To all whom are involved or hold an interest in Const. Michael Potvin’s inquest:
There are many questions that come to the surface when we talk about an inquest. How did this happen and why? How could this have happened to my husband? Why did it happen to him?
There isn’t a day that passes that I don’t think about what happened to Mike on July 13, 2010 or ask myself questions about it. I will likely be haunted by these thoughts every day for the rest of my life. I know others will as well.
The truth is that I could drive myself crazy by trying to find an answer for “why?” Ultimately, I will never know the reason, no matter how many facts are revealed or how many accounts are told. The truth is that none of this will ever bring my husband back to me.
For myself, it is important not so much to find an answer as to why this happened to Mike. My concern has always been focused more on the question of how? How are we going to learn from this tragedy? How are we going to ensure that this never happens again?
It is so easy to turn towards despair and anger when you lose someone you love more than anything in the world, but I try very actively not to walk down that path. I have struggled emotionally with everything that comes along with this inquest; the questions, the media attention, the judgements and opinions, and of course, all of the memories of the worst day of my life playing on repeat.
I can deal with this. I have dealt with it before and I will deal with it again in the future. This is my reality. However, the predominant thought that enters my mind in light of all this attention is, “what am I going to tell my son when he is older”?
So here is my request and my wish to everyone who is involved or has an interest in what has happened to Michael (and I speak solely for myself and no one else). My wish is that we take as much positivity from this tragedy as possible. My wish is that instead of pointing fingers we find forgiveness. I hope that we learn from our errors and that those who are able to make changes for the better do so.
Most importantly, what I want my son to take away from this chapter of his history is this: I want him to know that friends from the entire territory rallied around his mother in her darkest hours by bringing food, prayers and support for days on end. I want him to know that the entire town of Mayo was by the river that evening, looking for his dad.
I want him to remember that members of our RCMP family (both members and spouses) never left his mom’s side and still continue to support her to this day. I want him to know that there were friends of his dad that didn’t stop searching until they could bring him home to us.

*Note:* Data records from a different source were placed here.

--- config.mk ---
export PLATFORM = sky130hd
export DESIGN_NAME = uart_parity_link
export DESIGN_NICKNAME = d
export VERILOG_FILES = /design/src/rtl/uart_par_pkg.sv /design/src/rtl/uart_tick_gen.sv /design/src/rtl/uart_tx_core.sv /design/src/rtl/uart_rx_core.sv /design/src/rtl/uart_parity_link.sv
export SDC_FILE = /design/constraint.sdc
export NUM_CORES = 1
export LEC_CHECK = 0
export BUFFER_PORTS_ARGS = -buffer_cell sky130_fd_sc_hd__buf_4
export CORE_ASPECT_RATIO = 0.6
export CORE_MARGIN = 4
export CORE_UTILIZATION = 50
export DETAILED_ROUTE_END_ITERATION = 8
export PLACE_DENSITY = 0.67
export SLEW_MARGIN = 20
export SYNTH_ARGS = -nofsm -noshare
export SYNTH_HDL_FRONTEND = slang
export SYNTH_HIERARCHICAL = 1
export SYNTH_SLANG_ARGS = --single-unit
--- constraint.sdc ---
create_clock -name clk -period 2.3 [get_ports clk]
set_input_delay 0.115 -clock clk [delete_from_list [all_inputs] [get_ports clk]]
set_output_delay 0.115 -clock clk [all_outputs]
set_load 0.01 [all_outputs]
--- src/rtl/uart_par_pkg.sv ---
package uart_par_pkg;

   typedef enum logic [1:0] {
      PAR_EVEN = 2'd0,
      PAR_ODD  = 2'd1,
      PAR_ZERO = 2'd2,
      PAR_NONE = 2'd3
   } par_mode_e;

   typedef enum logic [2:0] {
      PH_IDLE  = 3'd0,
      PH_START = 3'd1,
      PH_DATA  = 3'd2,
      PH_PAR   = 3'd3,
      PH_STOP  = 3'd4
   } frame_phase_e;

   // true when the frame carries a parity slot
   function automatic logic mode_has_slot(input par_mode_e m);
      return (m != PAR_NONE);
   endfunction

   // value to place in the parity slot, given the data ones-count parity
   function automatic logic slot_value(input par_mode_e m, input logic ones_odd);
      case (m)
         PAR_EVEN: return ones_odd;
         PAR_ODD:  return ~ones_odd;
         default:  return 1'b0;
      endcase
   endfunction

   // parity error decision for a received frame
   function automatic logic slot_error(input par_mode_e m, input logic ones_odd,
                                       input logic slot);
      case (m)
         PAR_EVEN: return ones_odd ^ slot;
         PAR_ODD:  return ~(ones_odd ^ slot);
         default:  return 1'b0;
      endcase
   endfunction

endpackage

--- src/rtl/uart_tick_gen.sv ---
module uart_tick_gen #(
   parameter int unsigned DIV = 2
) (
   input  logic clk,
   input  logic rst_n,
   output logic tick_o
);

   generate
      if (DIV < 1) begin : g_bad_div
         $error("uart_tick_gen: DIV must be at least 1");
      end

      if (DIV == 1) begin : g_every_clock
         assign tick_o = 1'b1;
      end else begin : g_counter
         localparam int unsigned CW = $clog2(DIV);
         localparam logic [CW-1:0] LAST = CW'(DIV - 1);
         logic [CW-1:0] cnt_q;

         always_ff @(posedge clk or negedge rst_n) begin
            if (!rst_n) begin
               cnt_q <= '0;
            end else if (cnt_q == LAST) begin
               cnt_q <= '0;
            end else begin
               cnt_q <= cnt_q + 1'b1;
            end
         end

         assign tick_o = (cnt_q == LAST);
      end
   endgenerate

endmodule

--- src/rtl/uart_tx_core.sv ---
module uart_tx_core
   import uart_par_pkg::*;
#(
   parameter int unsigned DATA_BITS  = 8,
   parameter int unsigned OVERSAMPLE = 16
) (
   input  logic                 clk,
   input  logic                 rst_n,
   input  logic                 tick_i,
   input  par_mode_e            mode_i,
   input  logic [DATA_BITS-1:0] data_i,
   input  logic                 valid_i,
   output logic                 ready_o,
   output logic                 txd_o
);

   localparam int unsigned SUBW = $clog2(OVERSAMPLE);
   localparam int unsigned IDXW = $clog2(DATA_BITS);
   localparam logic [SUBW-1:0] SUB_LAST = SUBW'(OVERSAMPLE - 1);
   localparam logic [IDXW-1:0] IDX_LAST = IDXW'(DATA_BITS - 1);

   frame_phase_e         phase_q;
   logic [SUBW-1:0]      sub_q;
   logic [IDXW-1:0]      idx_q;
   logic [DATA_BITS-1:0] shift_q;
   logic                 slot_q;
   logic                 has_slot_q;

   always_ff @(posedge clk or negedge rst_n) begin
      if (!rst_n) begin
         phase_q    <= PH_IDLE;
         sub_q      <= '0;
         idx_q      <= '0;
         shift_q    <= '0;
         slot_q     <= 1'b0;
         has_slot_q <= 1'b0;
      end else if (phase_q == PH_IDLE) begin
         if (valid_i) begin
            shift_q    <= data_i;
            slot_q     <= slot_value(mode_i, ^data_i);
            has_slot_q <= mode_has_slot(mode_i);
            sub_q      <= '0;
            idx_q      <= '0;
            phase_q    <= PH_START;
         end
      end else if (tick_i) begin
         if (sub_q != SUB_LAST) begin
            sub_q <= sub_q + 1'b1;
         end else begin
            sub_q <= '0;
            case (phase_q)
               PH_START: phase_q <= PH_DATA;
               PH_DATA: begin
                  shift_q <= shift_q >> 1;
                  if (idx_q == IDX_LAST) begin
                     phase_q <= has_slot_q ? PH_PAR : PH_STOP;
                  end else begin
                     idx_q <= idx_q + 1'b1;
                  end
               end
               PH_PAR:  phase_q <= PH_STOP;
               default: phase_q <= PH_IDLE;
            endcase
         end
      end
   end

   always_comb begin
      case (phase_q)
         PH_START: txd_o = 1'b0;
         PH_DATA:  txd_o = shift_q[0];
         PH_PAR:   txd_o = slot_q;
         default:  txd_o = 1'b1;
      endcase
   end

   assign ready_o = (phase_q == PH_IDLE);

endmodule

--- src/rtl/uart_rx_core.sv ---
module uart_rx_core
   import uart_par_pkg::*;
#(
   parameter int unsigned DATA_BITS   = 8,
   parameter int unsigned OVERSAMPLE  = 16,
   parameter int unsigned SYNC_STAGES = 2
) (
   input  logic                 clk,
   input  logic                 rst_n,
   input  logic                 tick_i,
   input  par_mode_e            mode_i,
   input  logic                 rxd_i,
   output logic [DATA_BITS-1:0] data_o,
   output logic                 valid_o,
   output logic                 perr_o,
   output logic                 ferr_o,
   output par_mode_e            frame_mode_o
);

   localparam int unsigned SUBW = $clog2(OVERSAMPLE);
   localparam int unsigned IDXW = $clog2(DATA_BITS);
   localparam logic [SUBW-1:0] SUB_LAST  = SUBW'(OVERSAMPLE - 1);
   localparam logic [SUBW-1:0] HALF_LAST = SUBW'(OVERSAMPLE / 2 - 1);
   localparam logic [IDXW-1:0] IDX_LAST  = IDXW'(DATA_BITS - 1);

   logic [SYNC_STAGES-1:0] sync_q;
   logic                   line;
   logic                   line_prev_q;

   always_ff @(posedge clk or negedge rst_n) begin
      if (!rst_n) begin
         sync_q      <= '1;
         line_prev_q <= 1'b1;
      end else begin
         sync_q      <= {sync_q[SYNC_STAGES-2:0], rxd_i};
         line_prev_q <= line;
      end
   end

   assign line = sync_q[SYNC_STAGES-1];

   frame_phase_e         phase_q;
   logic [SUBW-1:0]      sub_q;
   logic [IDXW-1:0]      idx_q;
   logic [DATA_BITS-1:0] shift_q;
   logic                 slot_q;
   par_mode_e            mode_q;

   always_ff @(posedge clk or negedge rst_n) begin
      if (!rst_n) begin
         phase_q <= PH_IDLE;
         sub_q   <= '0;
         idx_q   <= '0;
         shift_q <= '0;
         slot_q  <= 1'b0;
         mode_q  <= PAR_EVEN;
         data_o  <= '0;
         valid_o <= 1'b0;
         perr_o  <= 1'b0;
         ferr_o  <= 1'b0;
      end else begin
         valid_o <= 1'b0;
         if (phase_q == PH_IDLE) begin
            if (line_prev_q && !line) begin
               mode_q  <= mode_i;
               sub_q   <= '0;
               phase_q <= PH_START;
            end
         end else if (tick_i) begin
            case (phase_q)
               PH_START: begin
                  if (sub_q != HALF_LAST) begin
                     sub_q <= sub_q + 1'b1;
                  end else if (!line) begin
                     sub_q   <= '0;
                     idx_q   <= '0;
                     phase_q <= PH_DATA;
                  end else begin
                     phase_q <= PH_IDLE;
                  end
               end
               PH_DATA: begin
                  if (sub_q != SUB_LAST) begin
                     sub_q <= sub_q + 1'b1;
                  end else begin
                     sub_q   <= '0;
                     shift_q <= {line, shift_q[DATA_BITS-1:1]};
                     if (idx_q == IDX_LAST) begin
                        phase_q <= mode_has_slot(mode_q) ? PH_PAR : PH_STOP;
                     end else begin
                        idx_q <= idx_q + 1'b1;
                     end
                  end
               end
               PH_PAR: begin
                  if (sub_q != SUB_LAST) begin
                     sub_q <= sub_q + 1'b1;
                  end else begin
                     sub_q   <= '0;
                     slot_q  <= line;
                     phase_q <= PH_STOP;
                  end
               end
               default: begin
                  if (sub_q != SUB_LAST) begin
                     sub_q <= sub_q + 1'b1;
                  end else begin
                     sub_q   <= '0;
                     data_o  <= shift_q;
                     perr_o  <= slot_error(mode_q, ^shift_q, slot_q);
                     ferr_o  <= ~line;
                     valid_o <= 1'b1;
                     phase_q <= PH_IDLE;
                  end
               end
            endcase
         end
      end
   end

   assign frame_mode_o = mode_q;

endmodule

--- src/rtl/uart_parity_link.sv ---
module uart_parity_link
   import uart_par_pkg::*;
#(
   parameter int unsigned DATA_BITS     = 8,
   parameter int unsigned OVERSAMPLE    = 16,
   parameter int unsigned CLKS_PER_TICK = 2,
   parameter int unsigned SYNC_STAGES   = 2
) (
   input  logic                 clk,
   input  logic                 rst_n,
   input  logic [1:0]           mode_i,
   input  logic [DATA_BITS-1:0] tx_data_i,
   input  logic                 tx_valid_i,
   output logic                 tx_ready_o,
   output logic                 txd_o,
   input  logic                 rxd_i,
   output logic [DATA_BITS-1:0] rx_data_o,
   output logic                 rx_valid_o,
   output logic                 rx_perr_o,
   output logic                 rx_ferr_o
);

   generate
      if (DATA_BITS < 2) begin : g_chk_data
         $error("uart_parity_link: DATA_BITS must be at least 2");
      end
      if (OVERSAMPLE < 4 || (OVERSAMPLE % 2) != 0) begin : g_chk_os
         $error("uart_parity_link: OVERSAMPLE must be even and at least 4");
      end
      if (SYNC_STAGES < 2) begin : g_chk_sync
         $error("uart_parity_link: SYNC_STAGES must be at least 2");
      end
   endgenerate

   par_mode_e  mode_sel;
   par_mode_e  rx_frame_mode_e;
   logic [1:0] rx_frame_mode;
   logic       tick;

   assign mode_sel      = par_mode_e'(mode_i);
   assign rx_frame_mode = rx_frame_mode_e;

   uart_tick_gen #(
      .DIV (CLKS_PER_TICK)
   ) u_tick (
      .clk    (clk),
      .rst_n  (rst_n),
      .tick_o (tick)
   );

   uart_tx_core #(
      .DATA_BITS  (DATA_BITS),
      .OVERSAMPLE (OVERSAMPLE)
   ) u_tx (
      .clk     (clk),
      .rst_n   (rst_n),
      .tick_i  (tick),
      .mode_i  (mode_sel),
      .data_i  (tx_data_i),
      .valid_i (tx_valid_i),
      .ready_o (tx_ready_o),
      .txd_o   (txd_o)
   );

   uart_rx_core #(
      .DATA_BITS   (DATA_BITS),
      .OVERSAMPLE  (OVERSAMPLE),
      .SYNC_STAGES (SYNC_STAGES)
   ) u_rx (
      .clk          (clk),
      .rst_n        (rst_n),
      .tick_i       (tick),
      .mode_i       (mode_sel),
      .rxd_i        (rxd_i),
      .data_o       (rx_data_o),
      .valid_o      (rx_valid_o),
      .perr_o       (rx_perr_o),
      .ferr_o       (rx_ferr_o),
      .frame_mode_o (rx_frame_mode_e)
   );

endmodule

Word level (Yosys, flattened, before mapping)
Cells that the tools add are included.
W data, S select, Z words.
Word-level totals
  flip-flop bits (word level): 56
  output and inout port bits: 13
Cells by class
  $add $sub $neg: 5
  eq/ne operators: 30
  mux-type cells: 53
  bitwise operators: 7
  reductions and logical operators: 25
Operators by type and width (count)
  $mux W3: 25
  $mux W4: 11
  $mux W8: 5
  $ne A2 B2 Y1 const B: 10
  $reduce_and A4 Y1: 5
  $pmux W3 S3: 2
  $reduce_xor A8 Y1: 2
  $ne A3 B2 Y1 const B: 5
  $reduce_and A7 Y1: 2
  $eq A3 B2 Y1 const B: 4
  $ne A4 B4 Y1 const B: 3
  $add A4 B1 Y4 const B: 2
  $reduce_bool A2 Y1: 4
  $add A3 B1 Y3 const B: 2
  $eq A3 B1 Y1 const B: 2
  $eq A3 B3 Y1 const B: 2
  $logic_not A3 Y1: 2
  $not A1 Y1: 6
  $pmux W3 S2: 1
  $reduce_and A2 Y1: 3
  $mux W1: 5
  $reduce_and A5 Y1: 1
  $eq A2 B1 Y1 const B: 2
  $logic_not A2 Y1: 2
  11 further kinds: 12

Logic depth before layout (Yosys ltp)
  depth after elaboration: 7
  mapped depth: 7

Modules after synthesis
Netlist, hierarchy kept.
By module, submodules not included
  uart_rx_core: instances 1, cells each 132, area an instance 1686.6 sq um
  uart_tx_core: instances 1, cells each 112, area an instance 1148.6 sq um
  uart_tick_gen: instances 1, cells each 2, area an instance 28.8 sq um

Least setup slack after synthesis
OpenSTA, ideal clock, no wires.
  path kind: reg2reg
  start point: register u_tx.phase_q[2]
  end point: register u_tx.phase_q[1]
  library setup time: 0.125 ns
  data arrival time: 1.677 ns
  required time: 2.175 ns
  setup slack: 0.498 ns
  cell stages (with the launch flop): 8
  buffers on the path: 3
  period minus slack after synthesis: 1.802 ns
  cell sequence: dfrtp_1 -> buf_6 -> or4b_1 -> buf_2 -> o21ai_2 -> buf_6 -> nand2_4 -> mux2_4
On the way
  longest elaborated chain between the ends: 5
  elaborated cells on any way between the ends: 13
RTL lines
  from (decl): RTL line uart_tx_core.sv:22  | frame_phase_e phase_q;
  from (signal assigned): RTL line uart_tx_core.sv:56  | phase_q <= has_slot_q ? PH_PAR : PH_STOP;
  $eq A3 B2 Y1 / $eq A3 B1 Y1 (equally long branches): RTL line uart_tx_core.sv:51  | case (phase_q)
  $pmux W3 S3: RTL line uart_tx_core.sv:51
  $mux W3: RTL line uart_tx_core.sv:47  | if (sub_q != SUB_LAST) begin
  $mux W3: RTL line uart_tx_core.sv:46  | end else if (tick_i) begin
  $mux W3: RTL line uart_tx_core.sv:37  | end else if (phase_q == PH_IDLE) begin
Several ways; a longest one is shown, not always the timed one. The select of a mux whose other input is x is not followed.
A chain may end at the register's enable or synchronous reset.

Worst setup path after layout
  start point: register u_tx.phase_q[1]
  end point: register u_tx.shift_q[3]
On the way
  longest elaborated chain between the ends: 3
  elaborated cells on any way between the ends: 8
RTL lines
  $logic_not A3 Y1 / $eq A3 B2 Y1 (equally long branches): RTL line uart_tx_core.sv:37, uart_tx_core.sv:51
  $ne A2 B2 Y1 (no source line) / $reduce_bool A2 Y1 (equally long branches)
  $reduce_and A4 Y1 (no source line)
  to (signal assigned): RTL line uart_tx_core.sv:39  | shift_q <= data_i;
  to (signal assigned): RTL line uart_tx_core.sv:54  | shift_q <= shift_q >> 1;
  to (decl): RTL line uart_tx_core.sv:25  | logic [DATA_BITS-1:0] shift_q;
Several ways; a longest one is shown, not always the timed one.

==> flow_summary.yaml <==
timing:
  maxClockFrequency_ghz: 0.499
  fin_worst_skew_ns: 0.0121
  rsz0062_at_grt: "false"
  drv_slew: 0
  finalCriticalPeriod_ns: 2.00
  tightest_slew_ns: 0.707
  finalHoldViolations: 0
  finalSetupTns_ns: 0
  timing.hold.ws_ns: 0.0191
  finalSetupViolations: 0
  timing.final.crit_share_pct: 87.2
  slew_headroom_pct: 52.9
clock_tree:
  cts_resized: 0
  htreeDepth: 2
  cts.sinks: 56
  cts_tree: "done"
  postCtsHoldBufs: 3
  ctsRootBufferMaster: "clkbuf_8"
  clk_pin_slew_ns: 0.10
  cts_buffer_depth: 2
  cts_buffers: 5
  clk_latency_ns: 0.31
  cts_setup_buffers: 0
logic_synthesis:
  synth_cell_types: 59
  yosysSeqAreaShare_pct: 49.1
  yosysTopAreaCell: "dfrtp_1"
  synth.avg_cell_area_um2: 11.6
  ys.warnings.count: 6
  syn_area_um2: 2860
  async_reset_ff_share_pct: 100
  synth_edf_count: 0
  synth.ff_latch_count: 56
  syn_nets: 266
  synthTopCellsByCount: "53 x dfrtp_1, 20 x a21oi_1, 19 x mux2_2"
  synth_top_cells_by_area: "dfrtp_1 46%, mux2_2 7.5%, mux2i_1 4.9%"
  ys.flop_type: "dfrtp_1"
  synthCells: 246
  synth_most_common_cell: "dfrtp_1"
  netlist.area_leader.share_pct: 46.3
final_layout:
  drive_above_1_share_pct: 28.1
  areaGrowthSynthToFinish_pct: 12.1
  diodes: 0
  final_cells: 354
  nNetsFinal: 293
  fillers: 511
  utilization_pct: 57.6
  fin_area_um2: 3210
floorplan:
  rows: 21
  start_util_pct: 51.4
  die_area_um2: 7040
  die_w_um: 106
  coreArea_um2: 5570
  die-height_um: 66.6
  ios: 27
global_routing:
  grt_max_degree: 57
  grt_pass1_wl_um: 9070
  grt_pass1_vias: 1814
  globalRouteOverflowTotal: 0
  grt_usage_pct: 16.4
  antenna_found_initial: 0
pwr:
  vdd_ir_drop_max_uv: 502
  power.density_nw_per_um2: 1010
  p_leak_nw: 1.55
critical_path:
  worstPathRequired_ns: 2.48
  critPathArrivalTime_ns: 2.19
  crit_path_end_kind: "flip-flop"
  crit_path_start_kind: "flip-flop"
  crit_type: "reg -> reg"
  critPathMaxFanout: 12
min_path:
  min_path_type: "in -> reg"
routing:
  wirelength_um: 5230
  wl_per_cell_um: 14.8
  drt_first_pass_iters: 4
  drc: 0
  routed_via_density: 5.24
  vias: 1855
  drt-initial-drc-count: 82
  postRouteAntennaNets: 0
run_status:
  status: "finished, final reports clean"
placed_design:
  port_buffers: 26
  placed_area_um2: 3100
  globalplace.congestion: 0.788
  dpl.hpwl_um: 3780
  dp.cells: 343
flow_run:
  drv_cap: 0
==> placed cells by master, fill, tap and decap left out, drive strengths merged, types with 4 or more instances in the layout <==
master,synthesis,final
nand2,17,17
xnor2,12,12
nor3,4,4
ha,6,6
o21ai,11,11
a21oi,20,20
buf,9,29
dfrtp,53,53
nor2,11,11
mux2i,14,14
mux2,24,24
clkbuf,3,7
inv,10,10
==> area by class of cell <==
type / instances / area (µm²) / area share, %
repair buffers: 32 / 248 / 7.72
well taps: 80 / 100 / 3.12
clock buffers: 7 / 76.3 / 2.38
flip-flops and latches: 56 / 1410 / 43.8
clock inverters: 1 / 5.00 / 0.156
multi-input cells: 168 / 1340 / 41.7
inverters: 10 / 37.5 / 1.17
==> worst max-delay path: stages (launching register included) <==
cell     delay (ns)
dfrtp_1        0.52
or4b_1         0.68
o21ai_2        0.27
and2_2         0.32
a21oi_1        0.09
==> routing by layer <==
| metal | GRT usage, % | vias up | part of all wire [%] |
|---|---|---|---|
| met3 | 3.87 | 2 | 3.8 |
| met4 | 3.88 | 0 | 0.46 |
| li1 | - | 927 | - |
| met2 | 22.3 | 32 | 39 |
| met5 | 0 | - | 0 |
| met1 | 25.9 | 894 | 57 |
==> final timing paths <==
check	cells past startpoint	slack, ns	from	to
hold / removal	2	0.02	mode_i[0]	u_tx/has_slot_q
hold reg to reg	0	0.36	u_rx/sync_q[0]	u_rx/sync_q[1]
setup / recovery	4	0.30	u_tx/phase_q[1]	u_tx/shift_q[3]
min in group asynchronous	2	0.39	rst_n	u_rx/ferr_o
setup reg to reg	4	0.30	u_tx/phase_q[1]	u_tx/shift_q[3]
max in group asynchronous	2	1.42	rst_n	u_tx/shift_q[1]
==> kinds of logic (layout without fill, tap and decap cells) <==
group                    after synthesis  after routing  synth area share [%]
AND/OR/NAND/NOR                       60             60                  12.8
adder cells (fa/ha/maj)                6              6                  2.62
buffers and inverters                 22             50                  4.19
XOR/XNOR                              15             15                  5.55
multiplexers                          38             38                  14.7
flip-flops                            56             56                  49.1
AO/OA/AOI/OAI                         49             49                  11.0
==> power breakdown <==
| group | leakage [nW] | switching [mW] | internal (mW) |
|---|---|---|---|
| logic | 0.788 | 0.631 | 0.610 |
| registers | 0.717 | 0.284 | 1.20 |
| clock network | 0.0422 | 0.310 | 0.215 |
==> registers in the layout, indices dropped and copies added, names as in the netlist, 2 cells and up <==
register and cells:
u_tx/phase_q 3, u_rx/sync_q 2, u_rx/sub_q 4, u_tx/idx_q 3
u_rx/idx_q 3, u_rx/shift_q 8, u_rx/data_o 8, u_rx/phase_q 3
u_tx/shift_q 8, u_tx/sub_q 4, u_rx/frame_mode_o 2
==> metrics by stage <==
| step | total power [mW] | worst slack (ns) |
|---|---|---|
| CTS | 3.26 | 0.316 |
| floorplan | 2.45 | 0.498 |
| detailed placement | 2.74 | 0.337 |
| finish | 3.25 | 0.295 |
| global route | 3.49 | 0.210 |
| global placement | 2.71 | 0.390 |
(Power assumes the default switching activity.)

I want him to know how a whole village came together to celebrate his birth with a party like no other. I want him to know that his father was proud to be a Yukoner, that he was a member of a community he truly cared for, that he believed in his work and that he was proud to be a Mountie.
I want my son to know that we did everything in our power to find his daddy, to know the circumstances of his passing and that we have done everything possible to make sure that this never happens to anyone again. I want my son to know that his dad was not just another story about the RCMP to be exploited in the news.
His dad was a young man with the same ambitions and values as many other men his age, but he was ours and ours only. He was unique. He was your daddy and there are many stories and laughs to be shared about him that no one else will ever share. Above all else, I want my son to know how much he was loved by his father even before he was born and I want us all to honour Michael the best way that we can.
I ask that we come together as a community to honour Michael’s life. if you take anything away from this inquest, I ask that above all else, you remember him for who he was as a person, what he stood for in his work, and not simply for the way in which he died.
With deep gratitude to all our Yukon friends, then and now.
Allison Potvin was Michael Potvin’s wife.